Needle-biopsy specimens immunostained for Bcl-2 and PCNA in serial sections. Left and right panels demonstrate serial section from 2 different prostate needle biopsy specimens. (A) Epithelial cells show weak Bcl-2 staining (left panel) and heavy cytoplasmic staining for Bcl-2 (right panel). (B) Needle-biopsy specimens immunostained for PCNA within the serial sections of the same specimen. Intense PCNA in cells which do not express Bcl-2 (left panel) whereas little-to-no expression of PCNA is observed in cells expressing Bcl-2 (right panel). Arrows showing cells expressing high PCNA but not Bcl-2, and vice versa. PCNA, proliferating cell nuclear antigen.

Figure 5.

Scatter plot of inflammation vs. (A) Bcl-2 and (B) PCNA. A strong positive association between inflammation and expression level of Bcl-2 (r=0.882) was observed: The expression of Bcl-2 identified (r=−0.197); however, this was not statistically significant (P=0.249). r-values represent Spearman correlation coefficient. PCNA, proliferating cell nuclear antigen.

Figure 6.

A hypothetical model showing how chronic inflammation leads to cancer development.
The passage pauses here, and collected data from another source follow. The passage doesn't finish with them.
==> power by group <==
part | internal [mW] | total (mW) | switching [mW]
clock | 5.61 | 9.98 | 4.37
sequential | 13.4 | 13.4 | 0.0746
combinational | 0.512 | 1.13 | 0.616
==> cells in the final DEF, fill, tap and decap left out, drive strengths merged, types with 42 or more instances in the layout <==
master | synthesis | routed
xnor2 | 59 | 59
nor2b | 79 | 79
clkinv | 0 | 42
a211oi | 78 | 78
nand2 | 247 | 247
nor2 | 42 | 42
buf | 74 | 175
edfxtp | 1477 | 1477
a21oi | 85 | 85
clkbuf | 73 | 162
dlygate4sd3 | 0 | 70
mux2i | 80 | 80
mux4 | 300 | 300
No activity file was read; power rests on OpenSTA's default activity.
### src/rtl/core/pws_pkg.sv
`timescale 1ns / 1ps

package pws_pkg;

    // fixed-point word width of every coordinate and coefficient
    localparam int FIX_W = 32;
    localparam int NUM_CFG = 7;
    localparam int COEF_REGS = 6;
    localparam int DIMS_IDX = 6;
    localparam logic [31:0] DIMS_RESET = 32'd70780800;

    typedef logic signed [FIX_W-1:0] t_fix;
    typedef t_fix [3:0] t_row;
    typedef t_row [2:0] t_mat;

    // clip-space values handed from the matrix unit to the divider
    typedef struct packed {
        t_fix cx;
        t_fix cy;
        t_fix cw;
    } t_clip;

    // normalized values handed from the divider to the pixel mapping
    typedef struct packed {
        logic vis;
        t_fix nx;
        t_fix ny;
    } t_ndc;

    // saturate a wide signed value to the fixed-point range
    function automatic t_fix sat_fix(input logic signed [71:0] v);
        logic signed [71:0] hi;
        logic signed [71:0] lo;
        hi = 72'sd2147483647;
        lo = -72'sd2147483648;
        if (v > hi) begin
            return t_fix'(hi);
        end else if (v < lo) begin
            return t_fix'(lo);
        end else begin
            return t_fix'(v);
        end
    endfunction

endpackage

### src/rtl/core/pws_map.sv
`timescale 1ns / 1ps

module pws_map
    import pws_pkg::*;
#(
    parameter int FRAC_BITS = 16
) (
    input  logic        i_clk,
    input  logic        i_rst_n,
    input  logic        i_en,
    input  logic        i_valid,
    input  t_ndc        i_ndc,
    input  logic [15:0] i_width,
    input  logic [15:0] i_height,
    output logic        o_valid,
    output logic        o_visible,
    output t_fix        o_screen_x,
    output t_fix        o_screen_y
);

    localparam logic signed [55:0] HALF = 56'(1) << (FRAC_BITS - 1);

    logic signed [48:0] r_px;
    logic signed [48:0] r_py;
    logic               r_vis;
    logic               r_vld_a;
    logic               r_vld_b;
    logic               r_visible;
    t_fix               r_sx;
    t_fix               r_sy;
    t_fix               n_sx;
    t_fix               n_sy;

    // stage a: scale by screen size
    always_ff @(posedge i_clk) begin
        if (i_en) begin
            r_px  <= $signed(i_ndc.nx) * $signed({1'b0, i_width});
            r_py  <= $signed(i_ndc.ny) * $signed({1'b0, i_height});
            r_vis <= i_ndc.vis;
        end
    end

    // stage b: halve, center, round, saturate
    always_comb begin
        logic signed [55:0] bx;
        logic signed [55:0] by;
        logic signed [55:0] tx;
        logic signed [55:0] ty;
        bx = $signed({40'd0, i_width}) <<< (FRAC_BITS - 1);
        by = $signed({40'd0, i_height}) <<< (FRAC_BITS - 1);
        tx = 56'(r_px >>> 1) + HALF;
        ty = 56'(r_py >>> 1) + HALF;
        n_sx = r_vis ? sat_fix(72'(bx + tx)) : '0;
        n_sy = r_vis ? sat_fix(72'(by - ty)) : '0;
    end

    always_ff @(posedge i_clk) begin
        if (i_en) begin
            r_sx      <= n_sx;
            r_sy      <= n_sy;
            r_visible <= r_vis;
        end
    end

    // valid chain
    always_ff @(posedge i_clk) begin
        if (!i_rst_n) begin
            r_vld_a <= 1'b0;
            r_vld_b <= 1'b0;
        end else if (i_en) begin
            r_vld_a <= i_valid;
            r_vld_b <= r_vld_a;
        end
    end

    assign o_valid    = r_vld_b;
    assign o_visible  = r_visible;
    assign o_screen_x = r_sx;
    assign o_screen_y = r_sy;

endmodule
### config.mk
export PLATFORM = sky130hd
export DESIGN_NAME = priority_interrupt_controller_core
export DESIGN_NICKNAME = d
export VERILOG_FILES = /design/src/hw/rtl/pic_pkg.sv /design/src/hw/rtl/priority_interrupt_controller_core.sv
export SDC_FILE = /design/constraint.sdc
export NUM_CORES = 1
export LEC_CHECK = 0
export BUFFER_PORTS_ARGS = -buffer_cell sky130_fd_sc_hd__buf_2
export CORE_AREA = 2 2 155 112
export CTS_BUF_LIST = sky130_fd_sc_hd__clkbuf_16
export DETAILED_ROUTE_END_ITERATION = 7
export DIE_AREA = 0 0 157 114
export GPL_TIMING_DRIVEN = 1
export PLACE_DENSITY = 0.6
export SYNTH_ARGS = -nofsm -noshare
export SYNTH_HDL_FRONTEND = slang
export SYNTH_SLANG_ARGS = --single-unit
### constraint.sdc
create_clock -name clock -period 2.63 [get_ports clock]
set_input_delay 0.789 -clock clock [delete_from_list [all_inputs] [get_ports clock]]
set_output_delay 0.789 -clock clock [all_outputs]
set_load 0.01 [all_outputs]
### src/hw/rtl/pic_pkg.sv
// ----------------------------------------------------------------------------
// pic_pkg: shared definitions for the priority interrupt controller
// Operation codes, register offsets, line widths and the item layouts.
// ----------------------------------------------------------------------------
package pic_pkg;

   localparam int NUM_LINES = 15;
   localparam int LINE_W    = NUM_LINES + 1;   // bit 0 unused, bits 1..NUM_LINES
   localparam int LNUM_W    = 4;
   localparam int RDATA_W   = 16;

   localparam logic [1:0] OP_READ  = 2'd0;
   localparam logic [1:0] OP_WRITE = 2'd1;
   localparam logic [1:0] OP_TICK  = 2'd2;

   localparam logic [7:0] OFF_LEVEL   = 8'd0;
   localparam logic [7:0] OFF_PENDING = 8'd4;
   localparam logic [7:0] OFF_FORCE   = 8'd8;
   localparam logic [7:0] OFF_CLEAR   = 8'd12;
   localparam logic [7:0] OFF_STAT0   = 8'd16;
   localparam logic [7:0] OFF_STAT1   = 8'd20;
   localparam logic [7:0] OFF_MASK    = 8'd64;

   // Valid line bits: 1..NUM_LINES
   localparam logic [LINE_W-1:0] LINE_MASK = {{(LINE_W-1){1'b1}}, 1'b0};
   // The top line cannot be masked
   localparam logic [LINE_W-1:0] TOP_LINE  = {1'b1, {(LINE_W-1){1'b0}}};

   typedef struct packed {
      logic [1:0]  op;
      logic [7:0]  addr;
      logic [31:0] wdata;
   } req_item_type;

   typedef struct packed {
      logic              irq_valid;
      logic [LNUM_W-1:0] irq_line;
      logic              bus_error;
      logic [RDATA_W-1:0] rdata;
   } rsp_item_type;

endpackage

### src/hw/rtl/priority_interrupt_controller_core.sv
// ----------------------------------------------------------------------------
// priority_interrupt_controller_core: 15-line two-level interrupt controller
//
// Items arrive on the req_ stream: req_tuser carries the operation (read,
// write or tick), req_tdata the register offset and write data. Every item
// produces exactly one item on the rsp_ stream with the read data, a bus
// error flag and, for a tick, the selected interrupt line.
// An accepted item is held in the input register; decode, register
// update and priority selection work on it there and the result is
// registered in the result register, from which it is offered on rsp_.
// Throughput is one item per cycle while rsp_tready stays high: the input
// register takes a new item whenever its current item moves into the
// result register. The whole priority encode over the 15 lines is
// combinational logic between those two registers.
// When the receiver holds rsp_tready low, the result register holds its
// item, the input register fills, and req_tready drops until room frees.
// Reset clears the level, pending, force, mask and last-clear registers
// and empties both stages.
// ----------------------------------------------------------------------------
module priority_interrupt_controller_core (
   input  logic        clock,
   input  logic        reset,
   input  logic        req_tvalid,
   output logic        req_tready,
   input  logic [39:0] req_tdata,   // [7:0] addr, [39:8] wdata
   input  logic [1:0]  req_tuser,   // [1:0] op
   output logic        rsp_tvalid,
   input  logic        rsp_tready,
   output logic [23:0] rsp_tdata    // [15:0] rdata, [16] bus_error, [17] irq_valid,
                                    // [21:18] irq_line, [23:22] zero
);

   localparam int LW = pic_pkg::LINE_W;

   logic                    item_valid_ff, item_valid_in;
   pic_pkg::req_item_type   item_ff, item_in;
   logic                    rsp_valid_ff, rsp_valid_in;
   pic_pkg::rsp_item_type   rsp_ff, rsp_in;

   logic [LW-1:0] level_ff,   level_in;
   logic [LW-1:0] pending_ff, pending_in;
   logic [LW-1:0] force_ff,   force_in;
   logic [LW-1:0] mask_ff,    mask_in;
   logic [LW-1:0] clear_ff,   clear_in;

   logic          accept_in_item;
   logic          advance;
   logic [LW-1:0] wdata_lim;
   logic [LW-1:0] hit_force;
   logic [LW-1:0] active;
   logic [LW-1:0] high_set;
   logic [LW-1:0] pick_set;
   logic          line_ok;

   function automatic logic [pic_pkg::LNUM_W-1:0] highest_line(input logic [LW-1:0] set);
      logic [pic_pkg::LNUM_W-1:0] n;
      n = '0;
      for (int i = 1; i < LW; i++) begin
         if (set[i]) begin
            n = pic_pkg::LNUM_W'(i);
         end
      end
      return n;
   endfunction

   assign advance        = item_valid_ff && (!rsp_valid_ff || rsp_tready);
   assign req_tready     = !item_valid_ff || advance;
   assign accept_in_item = req_tvalid && req_tready;

   always_comb begin
      item_in.op    = req_tuser;
      item_in.addr  = req_tdata[7:0];
      item_in.wdata = req_tdata[39:8];
      if (accept_in_item) begin
         item_valid_in = 1'b1;
      end else if (advance) begin
         item_valid_in = 1'b0;
      end else begin
         item_valid_in = item_valid_ff;
      end
   end

   assign wdata_lim = item_ff.wdata[LW-1:0] & pic_pkg::LINE_MASK;
   assign hit_force = wdata_lim & force_ff;
   assign line_ok   = (item_ff.wdata[31:pic_pkg::LNUM_W] == '0)
                      && (item_ff.wdata[pic_pkg::LNUM_W-1:0] != '0);
   assign active    = (pending_ff | force_ff) & (mask_ff | pic_pkg::TOP_LINE)
                      & pic_pkg::LINE_MASK;
   assign high_set  = active & level_ff;
   assign pick_set  = (high_set != '0) ? high_set : active;

   always_comb begin
      level_in   = level_ff;
      pending_in = pending_ff;
      force_in   = force_ff;
      mask_in    = mask_ff;
      clear_in   = clear_ff;
      rsp_in     = '0;

      unique case (item_ff.op)
         pic_pkg::OP_READ: begin
            unique case (item_ff.addr)
               pic_pkg::OFF_LEVEL:   rsp_in.rdata = pic_pkg::RDATA_W'(level_ff);
               pic_pkg::OFF_PENDING: rsp_in.rdata = pic_pkg::RDATA_W'(pending_ff);
               pic_pkg::OFF_FORCE:   rsp_in.rdata = pic_pkg::RDATA_W'(force_ff);
               pic_pkg::OFF_CLEAR:   rsp_in.rdata = pic_pkg::RDATA_W'(clear_ff);
               pic_pkg::OFF_STAT0,
               pic_pkg::OFF_STAT1:   rsp_in.rdata = '0;
               pic_pkg::OFF_MASK:    rsp_in.rdata = pic_pkg::RDATA_W'(mask_ff);
               default:              rsp_in.bus_error = 1'b1;
            endcase
         end
         pic_pkg::OP_WRITE: begin
            unique case (item_ff.addr)
               pic_pkg::OFF_LEVEL: level_in = wdata_lim;
               pic_pkg::OFF_PENDING: begin
                  // Out-of-range line numbers are dropped silently
                  if (line_ok) begin
                     pending_in[item_ff.wdata[pic_pkg::LNUM_W-1:0]] = 1'b1;
                  end
               end
               pic_pkg::OFF_FORCE: force_in = wdata_lim;
               pic_pkg::OFF_CLEAR: begin
                  // Clear the force bit where set, else the pending bit
                  clear_in   = wdata_lim;
                  force_in   = force_ff & ~hit_force;
                  pending_in = pending_ff & ~(wdata_lim & ~hit_force);
               end
               pic_pkg::OFF_STAT0,
               pic_pkg::OFF_STAT1: ;
               pic_pkg::OFF_MASK: mask_in = wdata_lim;
               default:           rsp_in.bus_error = 1'b1;
            endcase
         end
         pic_pkg::OP_TICK: begin
            rsp_in.irq_line  = highest_line(pick_set);
            rsp_in.irq_valid = (pick_set != '0);
         end
         default: ;
      endcase
   end

   always_comb begin
      if (advance) begin
         rsp_valid_in = 1'b1;
      end else if (rsp_tready) begin
         rsp_valid_in = 1'b0;
      end else begin
         rsp_valid_in = rsp_valid_ff;
      end
   end

   always_ff @(posedge clock) begin
      if (reset) begin
         item_valid_ff <= 1'b0;
         rsp_valid_ff  <= 1'b0;
         level_ff      <= '0;
         pending_ff    <= '0;
         force_ff      <= '0;
         mask_ff       <= '0;
         clear_ff      <= '0;
      end else begin
         item_valid_ff <= item_valid_in;
         rsp_valid_ff  <= rsp_valid_in;
         // Commit register updates only as the item leaves the input stage
         if (advance) begin
            level_ff   <= level_in;
            pending_ff <= pending_in;
            force_ff   <= force_in;
            mask_ff    <= mask_in;
            clear_ff   <= clear_in;
         end
      end
   end

   always_ff @(posedge clock) begin
      if (accept_in_item) begin
         item_ff <= item_in;
      end
      if (advance) begin
         rsp_ff <= rsp_in;
      end
   end

   assign rsp_tvalid = rsp_valid_ff;
   assign rsp_tdata  = {2'b00, rsp_ff.irq_line, rsp_ff.irq_valid,
                        rsp_ff.bus_error, rsp_ff.rdata};

endmodule

==> impl_metrics.toml, run 1 <==
[status]
status = "complete, no violations"

[worst_setup_path]
worst-path-max-fanout = 20
r2r_slack_ps = 90
timing.critical_path.from_type = "flip-flop"
crit_path_top_delay_cell = "or4b_4"
cp.arrival_ps = 2710
crit_chain = "o211ai_1, nand4_2, nor4_4, buf_12, o221ai_2, or4b_4, o41a_1"
end_kind = "flip-flop"
path_class = "flip-flop to flip-flop"
path_buf_inv = 1
critical_path.top_delay_family = "compound AO/OA/AOI/OAI gates"
max_stage_delay_ps = 520
worstPathRequired_ps = 2800

[synth]
synth-main-ff-cell = "dfxtp_1"
ys_ff_latch = 142
async_flop_share_pct = 0
synth_edf_count = 64
synth.distinct_cells = 61
yosysWarningCount = 0
netlist_instances = 634
syn_area_per_cell_um2 = 10.15
ys_seq_area_share_pct = 54.13
netlist_area_um2 = 6435

[power_and_ir_drop]
powerDensity_nw_per_um2 = 622.0
p_leak_nw = 2.826
max-vdd-ir-drop_uv = 462.3

[routing]
wirelength_mm = 19.39
vias = 5512
drt_iter0_drc = 656
drcViolationCount = 0
viasPerCell = 5.630
wl_per_cell_um = 19.81
ant_nets = 0
first_pass_iters = 5

[clock_tree]
numCtsBuffers = 17
clk-insertion-delay-late_ps = 420
h-tree-depth = 4
ctsHoldBuffers = 0
clock-sinks = 142
cts_tree = "done"
clk_pin_slew_worst_paths_ps = 60
cts_max_path_buffers = 2
root_buffer = "clkbuf_16"

[floorplanning]
core_um2 = 16570
start_util_pct = 38.84
fp-row-count = 40
die_area_um2 = 17900
die_y_um = 114
die_w_um = 157
num_io_pins = 72

[worst_hold_path]
hp-class = "flip-flop to flip-flop"

[sta]
skew_ps = 7.829
finalHoldViolCount = 0
setup_violations = 0
tightest_slew_ps = 655.6
relSlewSlack_pct = 55.83
fin_crit_ps = 2542
rsz0062_at_grt = "no"
finalMaxSlewViolations = 0
post-route-period-util_pct = 96.65
fmax_mhz = 393.4
tns_ps = 0

[grt]
grt_pass1_wl_mm = 30.37
grt_pass1_vias = 5240
antenna_found_initial = 0
track_usage_pct = 22.73
grt_max_degree = 41
grt-ovfl-total = 0

[cells_and_area]
drive_gt1_share_pct = 26.20
final_core_util_pct = 47.67
layout.nets = 781
diodes = 0
area_growth_pct = 22.73

[placement]
place_congestion = 0.9243
port_buffers = 69
dp_hpwl_mm = 13.40

[job]
cap_violations = 0
[layout make-up]
type	count	area, um^2
fill	1532	8668
inverter	1	3.754
timing repair buffer	122	805.8
clock buffer	17	425.4
sequential	142	3483
clock inverter	15	130.1
multi-input combinational	451	2760
tap	231	289.0
[synthesized netlist by cell type, drive strengths merged (3+ instances only)]
cell type,number,area share [%]
nand2,89,5.2
dfxtp,78,24
a21oi,67,5.2
edfxtp,64,30
nor2,61,3.6
o21ai,36,2.8
clkbuf,26,1.5
nor2b,23,2.2
a22oi,16,1.9
a221oi,15,2.0
buf,15,1.6
mux2,15,2.6
mux2i,14,2.2
o211ai,11,1.3
nand4,10,1.4
nor3,10,1.2
nor4,10,1.3
nand2b,8,0.78
nand3,7,0.54
nand3b,6,0.70
o221a,6,1.2
o221ai,6,0.91
o21a,5,0.58
a211oi,4,0.54
and3,4,0.47
a31oi,3,0.29
and2,3,0.29
[logic make-up after synthesis]
logic type	share of synthesized area, %
AOI/OAI and AO/OA	19.06
buffers and inverters	3.189
DFF	54.13
muxes	4.803
other	0.05828
and+or+nand+nor	18.76
[what timing repair did]
action                     4_1_cts  5_1_grt
gates resized for setup          1        0
setup endpoints to repair        1        0
buffers inserted                 0        0
[worst register-to-register path, delay by kind of cell (launching register included)]
family	cells	cell delay (ps)
DFF	1	420
AOI/OAI and AO/OA	3	940
buffers and inverters	1	160
and+or+nand+nor	3	780
[report_power, final]
part           switching [W]  total [W]  internal (W)
clock                0.00105    0.00228       0.00124
sequential         0.0000400    0.00241       0.00237
combinational       0.000138   0.000224     0.0000857
[routing by layer]
metal	share of wire, %	track usage (%)	vias to the layer above	routed length, um
met3	9.0	4.407	32	1745
met2	41	31.84	281	7970
met1	48	34.96	2644	9369
met4	1.6	7.278	0	308
met5	0	0	-	0
li1	-	-	2555	-
[metrics by stage]
stage | std cells | cell area (um^2) | hold slack, ps | setup slack, ps | power [W]
detailed placement | 947 | 7336 | 456.5 | 9.875 | 0.002677
floorplan | 635 | 6439 | 429.4 | 198.4 | 0.002551
CTS | 979 | 7898 | 464.9 | 118.0 | 0.004929
global route | 979 | 7898 | 491.9 | 25.36 | 0.005068
global placement | 947 | 7336 | 446.0 | 110.4 | 0.002671
finish | 979 | 7898 | 465.4 | 88.16 | 0.004912
[registers in the layout, indices dropped and copies added (netlist names)]
register and count:
rsp_tvalid 1, clear_ff 15, item_valid_ff 1, mask_ff 15, level_ff 15, item_ff 42
force_ff 15, pending_ff 16, rsp_tdata 22
[path summary, 6_finish.rpt]
| check | start | end | depth (start not counted) |
|---|---|---|---|
| setup / recovery | level_ff[10] | rsp_tdata[17] | 7 |
| setup reg to reg | level_ff[10] | rsp_tdata[17] | 7 |
| hold / removal | pending_ff[0] | pending_ff[0] | 1 |
| hold reg to reg | pending_ff[0] | pending_ff[0] | 1 |
[placed cells by master (no fill, tap or decap), types with 4 or more instances in the layout]
master,n
clkbuf_16,17
a21oi_1,67
buf_2,69
a22oi_1,16
nor2_1,60
inv_6,5
mux2_2,15
nand3_1,7
clkinvlp_4,5
nand2b_1,8
o21ai_0,33
o21a_1,5
nor2b_1,22
nand2_1,89
mux2i_1,14
buf_12,5
edfxtp_1,64
nand3b_1,6
buf_4,48
nand4_1,7
o221a_2,5
a221oi_1,15
o221ai_1,4
dfxtp_1,78
nor4_1,8
nor3_1,6
o211ai_1,11
Power figures use the tool's default switching activity.
==> run 2, diff against run 1 <==
--- a/config.mk
+++ b/config.mk
@@ -7,2 +7,3 @@
 export LEC_CHECK = 0
+export ABC_CLOCK_PERIOD_IN_PS = 2630
 export BUFFER_PORTS_ARGS = -buffer_cell sky130_fd_sc_hd__buf_2
@@ -14,2 +15,3 @@
 export PLACE_DENSITY = 0.6
+export RECOVER_POWER = 25
 export SYNTH_ARGS = -nofsm -noshare
==> constraint.sdc (replaced) <==
create_clock -name clock -period 2.63 [get_ports clock]
set_input_delay 0.3945 -clock clock [delete_from_list [all_inputs] [get_ports clock]]
set_output_delay 0.3945 -clock clock [all_outputs]
set_load 0.01 [all_outputs]
==> run 2 against run 1 <==
Sequential power barely moved. Die area did not move. Global-route usage fell by 0.17 points. Sequential share of layout area rose by 0.20 points. Routed wire length rose by 0.67%. Register-to-register slack improved by 50 ps. Hold slack got worse by 330 ps. Critical endpoint unchanged.
==> impl_metrics.toml, run 2 (synthesis results as in run 1) <==
[clock_tree]
h-tree-depth = 4
clock-sinks = 142
cts_max_path_buffers = 2
numCtsBuffers = 17
cts_setup_buffers = 0
clk-insertion-delay-late_ps = 430
ctsHoldBuffers = 0
cts_tree = "done"
cts-resized-gates = 0
clk_pin_slew_worst_paths_ps = 70
root_buffer = "clkbuf_16"

[worst_setup_path]
r2r_slack_ps = 140
path_class = "flip-flop to flip-flop"
end_kind = "flip-flop"
worstReg2RegStart = "force_ff[10]"
cp.arrival_ps = 2660
timing.critical_path.from_type = "flip-flop"
worst-path-max-fanout = 8
worstRegToRegCells = 7
r2r-end = "rsp_tdata[17]"
worstPathRequired_ps = 2800

[routing]
wirelength_mm = 19.52
viasPerCell = 5.597
drcViolationCount = 0
first_pass_iters = 5
wl_per_cell_um = 20.02
ant_nets = 0
vias = 5457
drt_iter0_drc = 509

[sta]
relSlewSlack_pct = 18.51
tightest_slew_ps = 1222
finalHoldViolCount = 0
post-route-period-util_pct = 94.77
fin_crit_ps = 2493
tns_ps = 0
fmax_mhz = 401.2
setup_violations = 0
finalMaxSlewViolations = 0
rsz0062_at_grt = "no"
skew_ps = 11.74

[floorplanning]
fp-row-count = 40
die_w_um = 157
core_um2 = 16570
die_area_um2 = 17900
num_io_pins = 72
die_y_um = 114
start_util_pct = 38.84

[cells_and_area]
area_growth_pct = 22.19
final_core_util_pct = 47.46
drive_gt1_share_pct = 25.27
layout.nets = 777
stdcell_count = 975
final_common_cell = "nand2_1"
nFillCells = 1513
diodes = 0
final_cell_mix = "nand2_1 (89), dfxtp_1 (78), buf_2 (68)"
regMostFlops = "item_ff"
largest_register_ff_count = 42

[job]
cap_violations = 0

[grt]
grt_pass1_vias = 5156
grt-ovfl-total = 0
grt_pass1_wl_mm = 30.08
track_usage_pct = 22.56
grt_max_degree = 43
antenna_found_initial = 0

[worst_hold_path]
min_from = "req_tdata[5]"
hold_path_depth = 1
hp-class = "input pin to flip-flop"
hold_end = "item_ff[37]"

[power_and_ir_drop]
p_leak_nw = 2.812
powerDensity_nw_per_um2 = 641.1
max-vdd-ir-drop_uv = 383.9

[placement]
port_buffers = 69
place_congestion = 0.9717
dp.cells = 943
dp_hpwl_mm = 13.88

[status]
status = "complete, no violations"
## run 2: cell count changes in the layout (fill, tap and decap cells not counted), moves of 2 or more
cell	delta
buf_4	-3
clkinvlp_4	-3
buf_12	-2
bufinv_16	+2
clkbuf_1	+2
clkinv_2	+2
inv_6	-2
## run 2: worst max path at each step
stage                         from  cells after the start              to
floorplan           pending_ff[11]                      7   rsp_tdata[17]
global placement    pending_ff[11]                      7   rsp_tdata[17]
detailed placement    level_ff[10]                      7   rsp_tdata[17]
CTS                 pending_ff[11]                      7   rsp_tdata[17]
global route           item_ff[39]                      8  pending_ff[10]
finish                force_ff[10]                      7   rsp_tdata[17]
## run 2: power breakdown
| part | switching (W) | internal [W] |
|---|---|---|
| logic | 0.000138 | 0.0000796 |
| clock network | 0.00101 | 0.00141 |
| registers | 0.0000395 | 0.00237 |
| total | 0.00118 | 0.00386 |
## run 2: metal layers
metal / vias up / track usage [%] / part of all wire (%)
li1: 2537 / - / -
met1: 2608 / 33.44 / 47
met2: 292 / 30.70 / 41
met3: 20 / 7.485 / 11
met4: 0 / 7.217 / 1.1
met5: - / 0 / 0
## run 2: final cells by class
cell class	count	area [um^2]	area share (%)
flip-flops and latches	142	3483	44.30
multi-input cells	451	2754	35.03
repair buffers	118	745.7	9.484
clock buffers	17	425.4	5.411
well taps	231	289.0	3.676
clock inverters	15	161.4	2.053
inverters	1	3.754	0.04774
## run 2: critical path: stages, from the launching register on
cell and delay, ps:
dfxtp_1 420, o211ai_1 190, nand4_2 170, nor4_4 60
buf_4 160, o221a_2 250, or4b_4 540, o41a_1 430
## run 2: through the flow
step           setup WS [ps]  power (W)  area [um^2]  hold slack [ps]
2_1_floorplan          388.0   0.002551         6439            429.4
3_3_place_gp           212.4   0.002666         7281            446.3
3_5_place_dp           172.3   0.002673         7281            457.0
4_1_cts                155.2   0.005067         7868            131.7
5_1_grt                38.51   0.005188         7863            125.5
6_report               137.4   0.005041         7863            138.2
==> run 3, diff against run 2 <==
- ABC_CLOCK_PERIOD_IN_PS: 2630 -> 2000
- PLACE_DENSITY: 0.6 -> 0.62
- clock period: 2.63 -> 2 ns (I/O delays scaled with it)
==> run 3 against run 2 <==
Final area grew 22%. Non-clock buffer count grew 108. The flow now finishes with violations (setup timing). Critical endpoint is now rsp_tdata[18]. Global-route usage grew 2.1 points. Critical path depth grew 1.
Under the influence of chronic inflammation epithelial cells acquire increased survival with an increase in Bcl-2 expression. The survival signal alters the phenotype of these particular epithelial cells, which gain neoplastic characteristics, leading to precursors that may later acquire increased proliferation rate leading to cancer development and subsequent progression.